Validation of questionnaires and rating scales used in medicine: Protocol for a systematic review of burnout self-reported measures

2020 
Background: In the era of evidence-based medicine, decision-making about treatment of individual patients involves conscious, specific, and reasonable use of modern, best evidences. Diagnostic tests are usually obeying to the well-established quality standards of reproducibility and validity. Conversely, it could be tedious to assess the validation studies of tests used for diagnosis of mental and behavioral disorders. This work aims at establishing a methodological reference framework for the validation process of diagnostic tools for mental disorders. We implemented this framework as part of the protocol for the systematic review of burnout self-reported measures. The objectives of this systematic review are (a) to assess the validation processes used in each of the selected burnout measures, and (b) to grade the evidence of the validity and psychometric quality of each burnout measure. The optimum goal is to select the most valid measure(s) for use in medical practice and epidemiological research. Methods: The review will consist in systematic searches in MEDLINE, PsycINFO, and EMBASE databases. Two independent authors will screen the references in two phases. The first phase will be the title and abstract screening, and the second phase the full-text reading. There will be 4 inclusion criteria for the studies. Studies will have to (a) address the psychometric properties of at least one of the eight validated burnout measures (b) in their original language (c) with sample(s) of working adults (18 to 65 years old) (d) greater than 100. We will assess the risk of bias of each study using the Consensus-based Standards for the selection of health Measurement Instruments checklist.
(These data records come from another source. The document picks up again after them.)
### src/hw/akus_sync_gen.sv
// Divide-by-four sync clock generator with edge advance and alignment.
`timescale 1ns/1ps
`default_nettype none
module akus_sync_gen (
	// Clock and reset
	input wire logic aclk,
	input wire logic aresetn,
	// Alignment controls
	input wire logic soft_advance,
	input wire logic hw_sync_en,
	input wire logic auto_sync_en,
	input wire logic pin_off,
	input wire logic sync_in,
	// Outputs
	output logic sync_clk_out,
	output logic sync_tick,
	output logic [1:0] phase
);
	import akus_pkg::*;

	logic [1:0] phase_r;
	logic [1:0] phase_nxt;
	logic sync_in_d_r;
	logic sync_clk_r;
	logic in_rise;
	logic advance;

	assign in_rise = sync_in & ~sync_in_d_r;
	assign advance = soft_advance
		| (hw_sync_en & in_rise)
		| (auto_sync_en & in_rise & (phase_r != AKUS_PHASE_RISE));
	assign phase_nxt = phase_r + 2'h1 + {1'b0, advance};

	// ---------------------------------------------------------------
	// Phase counter
	// ---------------------------------------------------------------
	always_ff @(posedge aclk) begin
		if (!aresetn) begin
			phase_r <= 2'h0;
			sync_in_d_r <= 1'b0;
			sync_clk_r <= 1'b0;
		end else begin
			phase_r <= phase_nxt;
			sync_in_d_r <= sync_in;
			sync_clk_r <= ~phase_nxt[1];
		end
	end

	assign sync_clk_out = sync_clk_r & ~pin_off;
	assign sync_tick = phase_r[1] & ~phase_nxt[1];
	assign phase = phase_r;

endmodule : akus_sync_gen
`default_nettype wire

### src/hw/akus_top.sv
// Shaped amplitude keying, register update and sync clock control with an AXI4-Lite slave.
//
// Notes on behaviour
// - With auto-clear set, each update event clears then releases the accumulator.
// - Auto-clear is bit 13 of the first control word.
// - Keying enable bit 25 clear means amplitude scaling is bypassed.
// - Bit 24 picks auto keying when set, external when clear.
// - Keying comes up disabled; enable bit reads zero after reset.
// - Auto mode scale factor is a 14-bit up/down counter paced by ramp word.
// - Counter rises while keying pin high, falls while low.
// - Scale factor is unsigned; zero means zero, all ones means maximum.
// - Amplitude word top bits pick step 1, 2, 4 or 8.
// - Auto counter is clamped to the limit in amplitude word low 14 bits at each step.
// - Ramp timer is a down counter reloading at 1; its end steps the counter.
// - Ramp word sets step rate; unused in external mode or when disabled.
// - Any keying pin change reloads the ramp timer at once.
// - With timer-load bit 26 set, each update event reloads the timer.
// - Entering active auto keying reloads the ramp timer.
// - External mode uses the amplitude word directly, changed only by update.
// - Sync clock is core clock divided by four and driven out.
// - Update pin is sampled at each sync clock rising edge.
// - An update event copies buffered registers into the active ones.
// - Update input is rising-edge detected into one load pulse.
// - With bit 23 set, sync clock phase follows the master on sync input.
// - Writing one to bit 22 advances sync edge once; bit self-clears.
// - With second word bit 10 set, sync input edges advance sync clock.
// - Continuous-clear bit 10 holds the accumulator at zero while set.
//
// Design decisions made here: the register addresses and register access over AXI4-Lite.
`timescale 1ns/1ps
`default_nettype none
module akus_top #(
	parameter int ADDR_W = 5
) (
	// Clock and reset
	input wire logic aclk,
	input wire logic aresetn,
	// AXI4-Lite write address and data
	input wire logic [ADDR_W-1:0] s_axi_awaddr,
	input wire logic [2:0] s_axi_awprot,
	input wire logic s_axi_awvalid,
	output logic s_axi_awready,
	input wire logic [31:0] s_axi_wdata,
	input wire logic [3:0] s_axi_wstrb,
	input wire logic s_axi_wvalid,
	output logic s_axi_wready,
	// AXI4-Lite write response
	output logic [1:0] s_axi_bresp,
	output logic s_axi_bvalid,
	input wire logic s_axi_bready,
	// AXI4-Lite read
	input wire logic [ADDR_W-1:0] s_axi_araddr,
	input wire logic [2:0] s_axi_arprot,
	input wire logic s_axi_arvalid,
	output logic s_axi_arready,
	output logic [31:0] s_axi_rdata,
	output logic [1:0] s_axi_rresp,
	output logic s_axi_rvalid,
	input wire logic s_axi_rready,
	// Device pins
	input wire logic amplitude_keying_pin,
	input wire logic update_pin,
	input wire logic sync_in,
	output logic sync_clk_out,
	// Data path controls
	output logic [akus_pkg::AKUS_SF_W-1:0] scale_factor,
	output logic scale_enable,
	output logic accum_clear,
	output logic update_pulse
);
	import akus_pkg::*;

	// ---------------------------------------------------------------
	// Declarations
	// ---------------------------------------------------------------
	logic [31:0] ctrl1_buf_r;
	logic [31:0] ctrl2_buf_r;
	logic [31:0] ampl_buf_r;
	logic [31:0] ramp_buf_r;
	logic [31:0] ctrl1_act_r;
	logic [31:0] ctrl2_act_r;
	logic [31:0] ampl_act_r;
	logic [31:0] ramp_act_r;
	akus_cfg_s cfg;
	logic aw_full_r;
	logic w_full_r;
	logic [ADDR_W-1:0] aw_addr_r;
	logic [31:0] w_data_r;
	logic [3:0] w_strb_r;
	logic bvalid_r;
	logic [1:0] bresp_r;
	logic rvalid_r;
	logic [31:0] rdata_r;
	logic [1:0] rresp_r;
	logic do_write;
	logic wr_hit;
	logic soft_sync_r;
	logic sync_tick;
	logic [1:0] sync_phase;
	logic upd_sample_r;
	logic upd_pulse_r;
	logic auto_active;
	logic auto_active_d_r;
	logic pin_d_r;
	logic pin_change;
	logic [AKUS_RAMP_W-1:0] timer_r;
	logic timer_end;
	logic timer_reload;
	logic [AKUS_SF_W-1:0] count_r;
	logic [AKUS_SF_W-1:0] limit;
	logic [AKUS_SF_W:0] step;
	logic [AKUS_SF_W:0] count_up;
	logic [AKUS_SF_W-1:0] count_nxt;
	logic [AKUS_SF_W-1:0] sf_r;
	logic sf_en_r;
	logic clr_r;

	function automatic logic [31:0] akus_merge(input logic [31:0] old_v,
		input logic [31:0] new_v, input logic [3:0] strb, input logic [31:0] mask);
		logic [31:0] res;
		res = old_v;
		for (int i = 0; i < 4; i++) begin
			if (strb[i]) begin
				res[i*8 +: 8] = new_v[i*8 +: 8];
			end
		end
		return res & mask;
	endfunction : akus_merge

	// ---------------------------------------------------------------
	// AXI4-Lite write channel
	// ---------------------------------------------------------------
	assign s_axi_awready = ~aw_full_r & ~bvalid_r;
	assign s_axi_wready = ~w_full_r & ~bvalid_r;
	assign do_write = aw_full_r & w_full_r & ~bvalid_r;
	assign wr_hit = (aw_addr_r == AKUS_OFF_CTRL1) | (aw_addr_r == AKUS_OFF_CTRL2)
		| (aw_addr_r == AKUS_OFF_AMPL) | (aw_addr_r == AKUS_OFF_RAMP);
	assign s_axi_bvalid = bvalid_r;
	assign s_axi_bresp = bresp_r;

	always_ff @(posedge aclk) begin
		if (!aresetn) begin
			aw_full_r <= 1'b0;
			w_full_r <= 1'b0;
			aw_addr_r <= '0;
			w_data_r <= 32'h0000_0000;
			w_strb_r <= 4'h0;
			bvalid_r <= 1'b0;
			bresp_r <= AKUS_RESP_OKAY;
		end else begin
			if (s_axi_awvalid && s_axi_awready) begin
				aw_full_r <= 1'b1;
				aw_addr_r <= {s_axi_awaddr[ADDR_W-1:2], 2'b00};
			end
			if (s_axi_wvalid && s_axi_wready) begin
				w_full_r <= 1'b1;
				w_data_r <= s_axi_wdata;
				w_strb_r <= s_axi_wstrb;
			end
			if (do_write) begin
				aw_full_r <= 1'b0;
				w_full_r <= 1'b0;
				bvalid_r <= 1'b1;
				bresp_r <= wr_hit ? AKUS_RESP_OKAY : AKUS_RESP_SLVERR;
			end else if (bvalid_r && s_axi_bready) begin
				bvalid_r <= 1'b0;
			end
		end
	end

	// ---------------------------------------------------------------
	// Buffered registers written by software
	// ---------------------------------------------------------------
	always_ff @(posedge aclk) begin
		if (!aresetn) begin
			ctrl1_buf_r <= AKUS_CTRL1_RST;
			ctrl2_buf_r <= AKUS_CTRL2_RST;
			ampl_buf_r <= AKUS_AMPL_RST;
			ramp_buf_r <= AKUS_RAMP_RST;
			soft_sync_r <= 1'b0;
		end else begin
			soft_sync_r <= 1'b0;
			if (do_write) begin
				unique case (aw_addr_r)
					AKUS_OFF_CTRL1: begin
						ctrl1_buf_r <= akus_merge(ctrl1_buf_r, w_data_r, w_strb_r,
							AKUS_CTRL1_MASK & ~(32'h1 << AKUS_B1_SOFT_SYNC));
						soft_sync_r <= w_strb_r[AKUS_B1_SOFT_SYNC/8]
							& w_data_r[AKUS_B1_SOFT_SYNC];
					end
					AKUS_OFF_CTRL2: begin
						ctrl2_buf_r <= akus_merge(ctrl2_buf_r, w_data_r, w_strb_r,
							AKUS_CTRL2_MASK);
					end
					AKUS_OFF_AMPL: begin
						ampl_buf_r <= akus_merge(ampl_buf_r, w_data_r, w_strb_r,
							AKUS_AMPL_MASK);
					end
					AKUS_OFF_RAMP: begin
						ramp_buf_r <= akus_merge(ramp_buf_r, w_data_r, w_strb_r,
							AKUS_RAMP_MASK);
					end
					default: begin
					end
				endcase
			end
		end
	end

	// ---------------------------------------------------------------
	// AXI4-Lite read channel
	// ---------------------------------------------------------------
	assign s_axi_arready = ~rvalid_r;
	assign s_axi_rvalid = rvalid_r;
	assign s_axi_rdata = rdata_r;
	assign s_axi_rresp = rresp_r;

	always_ff @(posedge aclk) begin
		if (!aresetn) begin
			rvalid_r <= 1'b0;
			rdata_r <= 32'h0000_0000;
			rresp_r <= AKUS_RESP_OKAY;
		end else if (s_axi_arvalid && s_axi_arready) begin
			rvalid_r <= 1'b1;
			rresp_r <= AKUS_RESP_OKAY;
			unique case ({s_axi_araddr[ADDR_W-1:2], 2'b00})
				AKUS_OFF_CTRL1: rdata_r <= ctrl1_buf_r;
				AKUS_OFF_CTRL2: rdata_r <= ctrl2_buf_r;
				AKUS_OFF_AMPL: rdata_r <= ampl_buf_r;
				AKUS_OFF_RAMP: rdata_r <= ramp_buf_r;
				AKUS_OFF_STAT: begin
					rdata_r <= 32'h0000_0000;
					rdata_r[AKUS_SF_W-1:0] <= sf_r;
					rdata_r[AKUS_STAT_PIN] <= amplitude_keying_pin;
					rdata_r[AKUS_STAT_AUTO] <= auto_active;
					rdata_r[AKUS_STAT_PHASE +: 2] <= sync_phase;
				end
				default: begin
					rdata_r <= 32'h0000_0000;
					rresp_r <= AKUS_RESP_SLVERR;
				end
			endcase
		end else if (rvalid_r && s_axi_rready) begin
			rvalid_r <= 1'b0;
		end
	end

	// ---------------------------------------------------------------
	// Sync clock generation and alignment
	// ---------------------------------------------------------------
	akus_sync_gen u_sync (
		.aclk(aclk),
		.aresetn(aresetn),
		.soft_advance(soft_sync_r),
		.hw_sync_en(cfg.hw_sync),
		.auto_sync_en(cfg.auto_sync),
		.pin_off(cfg.sync_off),
		.sync_in(sync_in),
		.sync_clk_out(sync_clk_out),
		.sync_tick(sync_tick),
		.phase(sync_phase)
	);

	// ---------------------------------------------------------------
	// Update pin sampling and register transfer
	// ---------------------------------------------------------------
	always_ff @(posedge aclk) begin
		if (!aresetn) begin
			upd_sample_r <= 1'b0;
			upd_pulse_r <= 1'b0;
		end else begin
			upd_pulse_r <= 1'b0;
			if (sync_tick) begin
				upd_sample_r <= update_pin;
				upd_pulse_r <= update_pin & ~upd_sample_r;
			end
		end
	end

	always_ff @(posedge aclk) begin
		if (!aresetn) begin
			ctrl1_act_r <= AKUS_CTRL1_RST;
			ctrl2_act_r <= AKUS_CTRL2_RST;
			ampl_act_r <= AKUS_AMPL_RST;
			ramp_act_r <= AKUS_RAMP_RST;
		end else if (upd_pulse_r) begin
			ctrl1_act_r <= ctrl1_buf_r;
			ctrl2_act_r <= ctrl2_buf_r;
			ampl_act_r <= ampl_buf_r;
			ramp_act_r <= ramp_buf_r;
		end
	end

	assign update_pulse = upd_pulse_r;
	assign cfg.tmr_load = ctrl1_act_r[AKUS_B1_TMR_LOAD];
	assign cfg.key_en = ctrl1_act_r[AKUS_B1_KEY_EN];
	assign cfg.key_auto = ctrl1_act_r[AKUS_B1_KEY_AUTO];
	assign cfg.auto_sync = ctrl1_act_r[AKUS_B1_AUTO_SYNC];
	assign cfg.auto_clr = ctrl1_act_r[AKUS_B1_AUTO_CLR];
	assign cfg.cont_clr = ctrl1_act_r[AKUS_B1_CONT_CLR];
	assign cfg.sync_off = ctrl1_act_r[AKUS_B1_SYNC_OFF];
	assign cfg.hw_sync = ctrl2_act_r[AKUS_B2_HW_SYNC];

	// ---------------------------------------------------------------
	// Ramp rate timer
	// ---------------------------------------------------------------
	assign auto_active = cfg.key_en & cfg.key_auto;
	assign pin_change = amplitude_keying_pin ^ pin_d_r;
	assign timer_reload = pin_change
		| (cfg.tmr_load & upd_pulse_r)
		| (auto_active & ~auto_active_d_r);
	assign timer_end = auto_active & sync_tick & (timer_r <= 8'h01);

	always_ff @(posedge aclk) begin
		if (!aresetn) begin
			pin_d_r <= 1'b0;
			auto_active_d_r <= 1'b0;
			timer_r <= 8'h00;
		end else begin
			pin_d_r <= amplitude_keying_pin;
			auto_active_d_r <= auto_active;
			if (!auto_active) begin
				timer_r <= ramp_act_r[AKUS_RAMP_W-1:0];
			end else if (timer_reload || timer_end) begin
				timer_r <= ramp_act_r[AKUS_RAMP_W-1:0];
			end else if (sync_tick) begin
				timer_r <= timer_r - 8'h01;
			end
		end
	end

	// ---------------------------------------------------------------
	// Scale factor counter
	// ---------------------------------------------------------------
	assign limit = ampl_act_r[AKUS_SF_W-1:0];
	assign step = 15'(15'h1 << ampl_act_r[15:14]);
	assign count_up = {1'b0, count_r} + step;

	always_comb begin
		count_nxt = count_r;
		if (count_r > limit) begin
			count_nxt = limit;
		end else if (amplitude_keying_pin) begin
			count_nxt = (count_up > {1'b0, limit}) ? limit
				: count_up[AKUS_SF_W-1:0];
		end else begin
			count_nxt = ({1'b0, count_r} < step) ? 14'h0000
				: 14'(count_r - step[AKUS_SF_W-1:0]);
		end
	end

	always_ff @(posedge aclk) begin
		if (!aresetn) begin
			count_r <= 14'h0000;
		end else if (timer_end) begin
			count_r <= count_nxt;
		end
	end

	// ---------------------------------------------------------------
	// Data path scale factor and accumulator clear
	// ---------------------------------------------------------------
	always_ff @(posedge aclk) begin
		if (!aresetn) begin
			sf_r <= 14'h3FFF;
			sf_en_r <= 1'b0;
		end else begin
			sf_en_r <= cfg.key_en;
			if (!cfg.key_en) begin
				sf_r <= 14'h3FFF;
			end else if (cfg.key_auto) begin
				sf_r <= count_r;
			end else begin
				sf_r <= limit;
			end
		end
	end

	always_ff @(posedge aclk) begin
		if (!aresetn) begin
			clr_r <= 1'b0;
		end else begin
			clr_r <= cfg.cont_clr
				| (cfg.auto_clr & upd_pulse_r);
		end
	end

	assign scale_factor = sf_r;
	assign scale_enable = sf_en_r;
	assign accum_clear = clr_r;

endmodule : akus_top
`default_nettype wire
The outcomes of interest will be the face validity, response validity, internal structure validity, convergent validity, discriminant validity, predictive validity, internal consistency, test-retest reliability, and alternate form reliability, enabling assessing the psychometric properties used to validate the eight concerned burnout measures. We will examine the outcomes using the reference framework for validating measures of mental disorders. Results will be synthetized descriptively and, if there is enough homogenous data, using a meta-analysis.